A mitotic linear accumulation was obtained by continuous colcemid infusion at 5.82 µg/hr. Low dose colcemid infusion (0.582 and 1.455 µg/hr) for 14 hours did not accumulated mitotic cells, but doses more than 5.82 µg/hr of colcemid blocked it completely, accumulating 25.5% of cells after a 20 hours infusion[6].
References:
[1]. Tsuchida T, Yoshimura K, et,al. Colcemid-induced apoptosis of cultured human glioma: electron microscopic and confocal laser microscopic observation of cells sorted in different phases of cell cycle. Cytometry. 1998 Apr 1;31(4):295-9. doi: 10.1002/(sici)1097-0320(19980401)31:43.0.co;2-i. PMID: 9551605.
[2]. Ashley M Rozario, Sam DuwÉ, et,al.Ultra-Low Colcemid Doses Induce Microtubule Dysfunction as Revealed by Super-Resolution Microscopy bioRxiv 2020.08.13.249664; doi:https://doi.org/10.1101/2020.08.13.249664
[3]. Li H, Chang TW, et,al. Colcemid inhibits the rejoining of the nucleotide excision repair of UVC-induced DNA damages in Chinese hamster ovary cells. Mutat Res. 2005 Dec 30;588(2):118-28. doi: 10.1016/j.mrgentox.2005.09.005. Epub 2005 Nov 11. PMID: 16290038.
[4]. Tsutsui T, Maizumi H, et,al. Colcemid-induced neoplastic transformation and aneuploidy in Syrian hamster embryo cells. Carcinogenesis. 1984 Jan;5(1):89-93. doi: 10.1093/carcin/5.1.89. PMID: 6690091.
[5]. Bhuyan BK, Adams EG, et,al. Colcemid effects on B16 melanoma cell progression and aberrant mitotic division. J Cell Physiol. 1987 Aug;132(2):237-45. doi: 10.1002/jcp.1041320207. PMID: 3624316.
[6]. Nomura T. [In vivo cell cycle synchronization of the murine sarcoma 180 by continuous colcemid infusion (author's transl)]. Nihon Seikeigeka Gakkai Zasshi. 1980 Dec;54(12):1719-32. Japanese. PMID: 7288228.
[7]. Rieder CL, Palazzo RE. Colcemid and the mitotic cycle. J Cell Sci. 1992 Jul;102 ( Pt 3):387-92. doi: 10.1242/jcs.102.3.387. PMID: 1506421.
Colcemid是一种细胞骨架抑制剂,可以在哺乳动物细胞或卵母细胞中诱导G2/M期的有丝分裂停滞或囊泡破裂(GVBD)期的减数分裂停滞[1][2]。而秋水仙碱则通过紧密结合到微管蛋白二聚体上干扰微管聚合,并通过去聚合作用阻止纺锤体微管形成[7]。

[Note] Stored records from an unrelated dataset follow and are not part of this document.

## src/design/lpf_defs.svh

```systemverilog
// Filter constants shared by the interpolator chain
// Coefficients are odd-phase half-band taps in Q(LPF_COEF_FRAC)
// Twice their sum is 2**LPF_COEF_FRAC, so passband gain is unity
`ifndef LPF_DEFS_SVH
`define LPF_DEFS_SVH

`define LPF_COEF_FRAC   13

// C0 is the innermost symmetric pair
`define LPF_HB_C0       (18'sd4871)
`define LPF_HB_C1       (-18'sd1049)
`define LPF_HB_C2       (18'sd331)
`define LPF_HB_C3       (-18'sd57)

// Input samples kept per interpolator
`define LPF_HB_HIST     8

`define LPF_FIFO_DEPTH  4

`endif

```

## src/design/lpf_pkg.sv

```systemverilog
// Types shared by the stereo interpolator chain
// Accumulator width follows a DSP48-style 48-bit accumulator
package lpf_pkg;

    typedef logic signed [17:0] lpf_sample_t;
    typedef logic signed [17:0] lpf_coef_t;
    typedef logic signed [47:0] lpf_acc_t;

    // Owner of the shared MAC
    typedef enum logic {
        CLIENT_HB1,
        CLIENT_HB2
    } lpf_client_t;

    // Sequencer program steps
    typedef enum logic [2:0] {
        WAIT_IN,
        WAIT_HB1,
        POP_1_2,
        WAIT_HB2_A,
        POP_1_2_B,
        WAIT_HB2_B
    } lpf_seq_state_t;

endpackage

```

## src/design/sample_fifo.sv

```systemverilog
// Show-ahead FIFO for stereo sample pairs, head visible without a read
// Push when full and pop when empty are both ignored
`timescale 1ns/1ps
`include "lpf_defs.svh"

module sample_fifo import lpf_pkg::*; #(
    parameter int DEPTH = `LPF_FIFO_DEPTH
) (
    input  logic        reset,
    input  logic        clk,
    input  logic        push,
    input  logic        pop,
    input  lpf_sample_t data_in_l,
    input  lpf_sample_t data_in_r,
    output lpf_sample_t data_out_l,
    output lpf_sample_t data_out_r,
    output logic        empty
);

    localparam int PTR_W = (DEPTH > 1) ? $clog2(DEPTH) : 1;
    localparam int CNT_W = $clog2(DEPTH + 1);

    logic [35:0]      mem [DEPTH];
    logic [PTR_W-1:0] wr_ptr;
    logic [PTR_W-1:0] rd_ptr;
    logic [CNT_W-1:0] count;
    logic             do_push;
    logic             do_pop;

    assign empty   = (count == '0);
    assign do_push = push && (count != CNT_W'(DEPTH));
    assign do_pop  = pop && !empty;

    // Left sample in the upper half of each entry
    assign data_out_l = mem[rd_ptr][35:18];
    assign data_out_r = mem[rd_ptr][17:0];

    always_ff @(posedge reset) begin
        if (do_push) begin
            mem[wr_ptr] <= {data_in_l, data_in_r};
        end
    end

    always_ff @(posedge reset or posedge clk) begin
        if (clk) begin
            wr_ptr <= '0;
            rd_ptr <= '0;
            count  <= '0;
        end else begin
            if (do_push) begin
                wr_ptr <= (wr_ptr == PTR_W'(DEPTH - 1)) ? '0 : wr_ptr + 1'b1;
            end
            if (do_pop) begin
                rd_ptr <= (rd_ptr == PTR_W'(DEPTH - 1)) ? '0 : rd_ptr + 1'b1;
            end
            case ({do_push, do_pop})
                2'b10:   count <= count + 1'b1;
                2'b01:   count <= count - 1'b1;
                default: count <= count;
            endcase
        end
    end

endmodule

```

## src/design/mac_unit.sv

```systemverilog
// Shared two-lane pre-add, multiply, accumulate unit
// Result appears two cycles after the issuing cycle
// Only the client named by mac_owner reaches the datapath
`timescale 1ns/1ps

module mac_unit import lpf_pkg::*; (
    input  logic        reset,
    input  logic        clk,
    input  lpf_client_t mac_owner,
    input  logic        hb1_mac_en,
    input  logic        hb1_mac_clear,
    input  lpf_coef_t   hb1_mac_coef,
    input  lpf_sample_t hb1_mac_a_l,
    input  lpf_sample_t hb1_mac_b_l,
    input  lpf_sample_t hb1_mac_a_r,
    input  lpf_sample_t hb1_mac_b_r,
    input  logic        hb2_mac_en,
    input  logic        hb2_mac_clear,
    input  lpf_coef_t   hb2_mac_coef,
    input  lpf_sample_t hb2_mac_a_l,
    input  lpf_sample_t hb2_mac_b_l,
    input  lpf_sample_t hb2_mac_a_r,
    input  lpf_sample_t hb2_mac_b_r,
    output lpf_acc_t    acc_l,
    output lpf_acc_t    acc_r
);

    logic               sel_en;
    logic               sel_clear;
    lpf_coef_t          sel_coef;
    logic signed [18:0] pre_l;
    logic signed [18:0] pre_r;
    logic signed [36:0] prod_l;
    logic signed [36:0] prod_r;
    logic               en_q;
    logic               clear_q;

    // ------------------------------------------------------------
    // Owner mux and pre-adders
    // ------------------------------------------------------------
    always_comb begin
        if (mac_owner == CLIENT_HB1) begin
            sel_en    = hb1_mac_en;
            sel_clear = hb1_mac_clear;
            sel_coef  = hb1_mac_coef;
            pre_l     = 19'(hb1_mac_a_l) + 19'(hb1_mac_b_l);
            pre_r     = 19'(hb1_mac_a_r) + 19'(hb1_mac_b_r);
        end else begin
            sel_en    = hb2_mac_en;
            sel_clear = hb2_mac_clear;
            sel_coef  = hb2_mac_coef;
            pre_l     = 19'(hb2_mac_a_l) + 19'(hb2_mac_b_l);
            pre_r     = 19'(hb2_mac_a_r) + 19'(hb2_mac_b_r);
        end
    end

    always_ff @(posedge reset or posedge clk) begin
        if (clk) begin
            en_q    <= 1'b0;
            clear_q <= 1'b0;
        end else begin
            en_q    <= sel_en;
            clear_q <= sel_en && sel_clear;
        end
    end

    // Stage one multiply, stage two load or accumulate
    always_ff @(posedge reset) begin
        if (sel_en) begin
            prod_l <= pre_l * sel_coef;
            prod_r <= pre_r * sel_coef;
        end
        if (en_q) begin
            acc_l <= clear_q ? lpf_acc_t'(prod_l) : acc_l + lpf_acc_t'(prod_l);
            acc_r <= clear_q ? lpf_acc_t'(prod_r) : acc_r + lpf_acc_t'(prod_r);
        end
    end

endmodule

```

## src/design/halfband_interp.sv

```systemverilog
// Stereo 2x half-band interpolator on a shared MAC
// Even output one cycle after start, odd output and done eight cycles after
// A start while busy restarts the sequence
// MAC outputs are zero while idle so the owner mux sees clean inputs
`timescale 1ns/1ps
`include "lpf_defs.svh"

module halfband_interp import lpf_pkg::*; (
    input  logic        reset,
    input  logic        clk,
    input  logic        start,
    input  lpf_sample_t sample_in_l,
    input  lpf_sample_t sample_in_r,
    input  lpf_acc_t    acc_l,
    input  lpf_acc_t    acc_r,
    output logic        mac_en,
    output logic        mac_clear,
    output lpf_coef_t   mac_coef,
    output lpf_sample_t mac_a_l,
    output lpf_sample_t mac_b_l,
    output lpf_sample_t mac_a_r,
    output lpf_sample_t mac_b_r,
    output logic        sample_out_rdy,
    output lpf_sample_t sample_out_l,
    output lpf_sample_t sample_out_r,
    output logic        done
);

    localparam lpf_acc_t RND_HALF = lpf_acc_t'(1) << (`LPF_COEF_FRAC - 1);
    localparam lpf_acc_t SAT_MAX  = 48'sd131071;
    localparam lpf_acc_t SAT_MIN  = -48'sd131072;

    lpf_sample_t hist_l [`LPF_HB_HIST];
    lpf_sample_t hist_r [`LPF_HB_HIST];
    logic        busy;
    logic [2:0]  step;
    logic [1:0]  tap;
    logic [2:0]  idx_a;
    logic [2:0]  idx_b;
    lpf_acc_t    rnd_l;
    lpf_acc_t    rnd_r;
    lpf_acc_t    shift_l;
    lpf_acc_t    shift_r;
    lpf_sample_t odd_l;
    lpf_sample_t odd_r;

    // ------------------------------------------------------------
    // Tap issue, steps 1 to 4
    // ------------------------------------------------------------
    assign tap   = 2'(step - 3'd1);
    assign idx_a = 3'd3 - {1'b0, tap};
    assign idx_b = 3'd4 + {1'b0, tap};

    always_comb begin
        mac_en    = 1'b0;
        mac_clear = 1'b0;
        mac_coef  = '0;
        mac_a_l   = '0;
        mac_b_l   = '0;
        mac_a_r   = '0;
        mac_b_r   = '0;
        if (busy && step <= 3'd4) begin
            mac_en    = 1'b1;
            mac_clear = (step == 3'd1);
            mac_a_l   = hist_l[idx_a];
            mac_b_l   = hist_l[idx_b];
            mac_a_r   = hist_r[idx_a];
            mac_b_r   = hist_r[idx_b];
            case (tap)
                2'd0:    mac_coef = `LPF_HB_C0;
                2'd1:    mac_coef = `LPF_HB_C1;
                2'd2:    mac_coef = `LPF_HB_C2;
                default: mac_coef = `LPF_HB_C3;
            endcase
        end
    end

    // Drop fraction bits, then clamp to 18 bits
    always_comb begin
        shift_l = rnd_l >>> `LPF_COEF_FRAC;
        shift_r = rnd_r >>> `LPF_COEF_FRAC;
        if (shift_l > SAT_MAX) begin
            odd_l = 18'sh1ffff;
        end else if (shift_l < SAT_MIN) begin
            odd_l = 18'sh20000;
        end else begin
            odd_l = shift_l[17:0];
        end
        if (shift_r > SAT_MAX) begin
            odd_r = 18'sh1ffff;
        end else if (shift_r < SAT_MIN) begin
            odd_r = 18'sh20000;
        end else begin
            odd_r = shift_r[17:0];
        end
    end

    // ------------------------------------------------------------
    // Control and history
    // ------------------------------------------------------------
    always_ff @(posedge reset or posedge clk) begin
        if (clk) begin
            busy           <= 1'b0;
            step           <= '0;
            sample_out_rdy <= 1'b0;
            done           <= 1'b0;
            for (int i = 0; i < `LPF_HB_HIST; i++) begin
                hist_l[i] <= '0;
                hist_r[i] <= '0;
            end
        end else begin
            sample_out_rdy <= 1'b0;
            done           <= 1'b0;
            if (start) begin
                // h0 is the newest sample
                for (int i = `LPF_HB_HIST - 1; i > 0; i--) begin
                    hist_l[i] <= hist_l[i-1];
                    hist_r[i] <= hist_r[i-1];
                end
                hist_l[0]      <= sample_in_l;
                hist_r[0]      <= sample_in_r;
                busy           <= 1'b1;
                step           <= 3'd1;
                sample_out_rdy <= 1'b1;
            end else if (busy) begin
                step <= step + 3'd1;
                if (step == 3'd7) begin
                    busy           <= 1'b0;
                    sample_out_rdy <= 1'b1;
                    done           <= 1'b1;
                end
            end
        end
    end

    // Accumulator is valid at step 6
    always_ff @(posedge reset) begin
        if (busy && step == 3'd6) begin
            rnd_l <= acc_l + RND_HALF;
            rnd_r <= acc_r + RND_HALF;
        end
        if (start) begin
            // h3 of the shifted history is h2 before the shift
            sample_out_l <= hist_l[2];
            sample_out_r <= hist_r[2];
        end else if (busy && step == 3'd7) begin
            sample_out_l <= odd_l;
            sample_out_r <= odd_r;
        end
    end

endmodule

```

## src/design/interp_sequencer.sv

```systemverilog
// Fixed-schedule sequencer for the two interpolator stages
// Owns MAC arbitration; there is no request/grant handshake
// Input strobes outside WAIT_IN are dropped
`timescale 1ns/1ps

module interp_sequencer import lpf_pkg::*; (
    input  logic        reset,
    input  logic        clk,
    input  logic        sample_in_rdy,
    input  logic        hb1_done,
    input  logic        hb2_done,
    output logic        hb1_start,
    output logic        hb2_start,
    output logic        fifo_pop,
    output lpf_client_t mac_owner
);

    lpf_seq_state_t state;
    lpf_seq_state_t state_next;

    // ------------------------------------------------------------
    // Program step
    // ------------------------------------------------------------
    always_ff @(posedge reset or posedge clk) begin
        if (clk) begin
            state <= WAIT_IN;
        end else begin
            state <= state_next;
        end
    end

    always_comb begin
        state_next = state;
        case (state)
            WAIT_IN: begin
                if (sample_in_rdy) begin
                    state_next = WAIT_HB1;
                end
            end
            WAIT_HB1: begin
                if (hb1_done) begin
                    state_next = POP_1_2;
                end
            end
            POP_1_2: begin
                state_next = WAIT_HB2_A;
            end
            WAIT_HB2_A: begin
                if (hb2_done) begin
                    state_next = POP_1_2_B;
                end
            end
            POP_1_2_B: begin
                state_next = WAIT_HB2_B;
            end
            WAIT_HB2_B: begin
                if (hb2_done) begin
                    state_next = WAIT_IN;
                end
            end
            default: begin
                state_next = WAIT_IN;
            end
        endcase
    end

    // ------------------------------------------------------------
    // Strobes and MAC ownership
    // ------------------------------------------------------------
    assign hb1_start = (state == WAIT_IN) && sample_in_rdy;

    // Stage 2 captures the FIFO head in the pop cycle
    assign fifo_pop  = (state == POP_1_2) || (state == POP_1_2_B);
    assign hb2_start = fifo_pop;

    assign mac_owner = ((state == WAIT_IN) || (state == WAIT_HB1)) ? CLIENT_HB1
                                                                   : CLIENT_HB2;

endmodule

```

## src/design/interp_chain.sv

```systemverilog
// Stereo 4x interpolator, two half-band stages on one MAC
// Inputs must be at least 32 cycles apart, earlier strobes are dropped
// Output order per input is e0, o0, e1, o1 with no back-pressure
`timescale 1ns/1ps
`include "lpf_defs.svh"

module interp_chain import lpf_pkg::*; (
    input  logic        reset,
    input  logic        clk,
    input  logic        sample_in_rdy,
    input  lpf_sample_t sample_in_l,
    input  lpf_sample_t sample_in_r,
    output logic        sample_out_rdy,
    output lpf_sample_t sample_out_l,
    output lpf_sample_t sample_out_r
);

    logic        hb1_start;
    logic        hb2_start;
    logic        hb1_done;
    logic        hb2_done;
    logic        fifo_pop;
    lpf_client_t mac_owner;

    logic        hb1_out_rdy;
    lpf_sample_t hb1_out_l;
    lpf_sample_t hb1_out_r;
    lpf_sample_t hb2_in_l;
    lpf_sample_t hb2_in_r;

    logic        hb1_mac_en;
    logic        hb1_mac_clear;
    lpf_coef_t   hb1_mac_coef;
    lpf_sample_t hb1_mac_a_l;
    lpf_sample_t hb1_mac_b_l;
    lpf_sample_t hb1_mac_a_r;
    lpf_sample_t hb1_mac_b_r;
    logic        hb2_mac_en;
    logic        hb2_mac_clear;
    lpf_coef_t   hb2_mac_coef;
    lpf_sample_t hb2_mac_a_l;
    lpf_sample_t hb2_mac_b_l;
    lpf_sample_t hb2_mac_a_r;
    lpf_sample_t hb2_mac_b_r;
    lpf_acc_t    acc_l;
    lpf_acc_t    acc_r;

    interp_sequencer u_seq (
        .reset         (reset),
        .clk           (clk),
        .sample_in_rdy (sample_in_rdy),
        .hb1_done      (hb1_done),
        .hb2_done      (hb2_done),
        .hb1_start     (hb1_start),
        .hb2_start     (hb2_start),
        .fifo_pop      (fifo_pop),
        .mac_owner     (mac_owner)
    );

    halfband_interp u_hb1 (
        .reset          (reset),
        .clk            (clk),
        .start          (hb1_start),
        .sample_in_l    (sample_in_l),
        .sample_in_r    (sample_in_r),
        .acc_l          (acc_l),
        .acc_r          (acc_r),
        .mac_en         (hb1_mac_en),
        .mac_clear      (hb1_mac_clear),
        .mac_coef       (hb1_mac_coef),
        .mac_a_l        (hb1_mac_a_l),
        .mac_b_l        (hb1_mac_b_l),
        .mac_a_r        (hb1_mac_a_r),
        .mac_b_r        (hb1_mac_b_r),
        .sample_out_rdy (hb1_out_rdy),
        .sample_out_l   (hb1_out_l),
        .sample_out_r   (hb1_out_r),
        .done           (hb1_done)
    );

    // Stage 1 to stage 2, at most two entries in flight
    sample_fifo #(.DEPTH(`LPF_FIFO_DEPTH)) u_fifo (
        .reset      (reset),
        .clk        (clk),
        .push       (hb1_out_rdy),
        .pop        (fifo_pop),
        .data_in_l  (hb1_out_l),
        .data_in_r  (hb1_out_r),
        .data_out_l (hb2_in_l),
        .data_out_r (hb2_in_r),
        .empty      ()
    );

    halfband_interp u_hb2 (
        .reset          (reset),
        .clk            (clk),
        .start          (hb2_start),
        .sample_in_l    (hb2_in_l),
        .sample_in_r    (hb2_in_r),
        .acc_l          (acc_l),
        .acc_r          (acc_r),
        .mac_en         (hb2_mac_en),
        .mac_clear      (hb2_mac_clear),
        .mac_coef       (hb2_mac_coef),
        .mac_a_l        (hb2_mac_a_l),
        .mac_b_l        (hb2_mac_b_l),
        .mac_a_r        (hb2_mac_a_r),
        .mac_b_r        (hb2_mac_b_r),
        .sample_out_rdy (sample_out_rdy),
        .sample_out_l   (sample_out_l),
        .sample_out_r   (sample_out_r),
        .done           (hb2_done)
    );

    mac_unit u_mac (
        .reset         (reset),
        .clk           (clk),
        .mac_owner     (mac_owner),
        .hb1_mac_en    (hb1_mac_en),
        .hb1_mac_clear (hb1_mac_clear),
        .hb1_mac_coef  (hb1_mac_coef),
        .hb1_mac_a_l   (hb1_mac_a_l),
        .hb1_mac_b_l   (hb1_mac_b_l),
        .hb1_mac_a_r   (hb1_mac_a_r),
        .hb1_mac_b_r   (hb1_mac_b_r),
        .hb2_mac_en    (hb2_mac_en),
        .hb2_mac_clear (hb2_mac_clear),
        .hb2_mac_coef  (hb2_mac_coef),
        .hb2_mac_a_l   (hb2_mac_a_l),
        .hb2_mac_b_l   (hb2_mac_b_l),
        .hb2_mac_a_r   (hb2_mac_a_r),
        .hb2_mac_b_r   (hb2_mac_b_r),
        .acc_l         (acc_l),
        .acc_r         (acc_r)
    );

endmodule

```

在非细胞毒性剂量下观察到了细胞转化,这些剂量不会引起细胞有丝分裂抑制。高剂量的科尔塞米德(大于0.1微克/毫升)导致细胞有丝分裂抑制和显著的菌落形成能力损失,但没有增加形态转化频率。用0.1微克/毫升科尔塞米德处理培养物中发现近二倍体染色体组合的非整倍体细胞数量增加了14倍,并诱导染色体缺失和增益。科尔塞米德对G2 + M期的细胞比对G1 + S期的更具有细胞性毒性,并减缓G1期向S期进展。这种影响在非整倍体B16黑色素瘤细胞中比伪二倍体中国仓鼠卵巢(CHO) 细胞更为明显。科尔塞米德促进UVC诱导的中国仓鼠卵巢(CHO.K1) 细胞凋亡。虽然科尔塞米德不影响紫外线诱导DNA损伤如光产物或环戊基嘧啶二聚物的切除,但当它在紫外线照射后加入细胞时,会积累DNA断裂。
通过持续注射5.82微克/小时的科尔赛米德,获得了有丝分裂线性积累。低剂量(0.582和1.455微克/小时)的科尔赛米德注射14个小时并没有积累有丝分裂细胞,但是超过5.82微克/小时的剂量完全阻止了它,并在20个小时的注射后积累了25.5% 的细胞。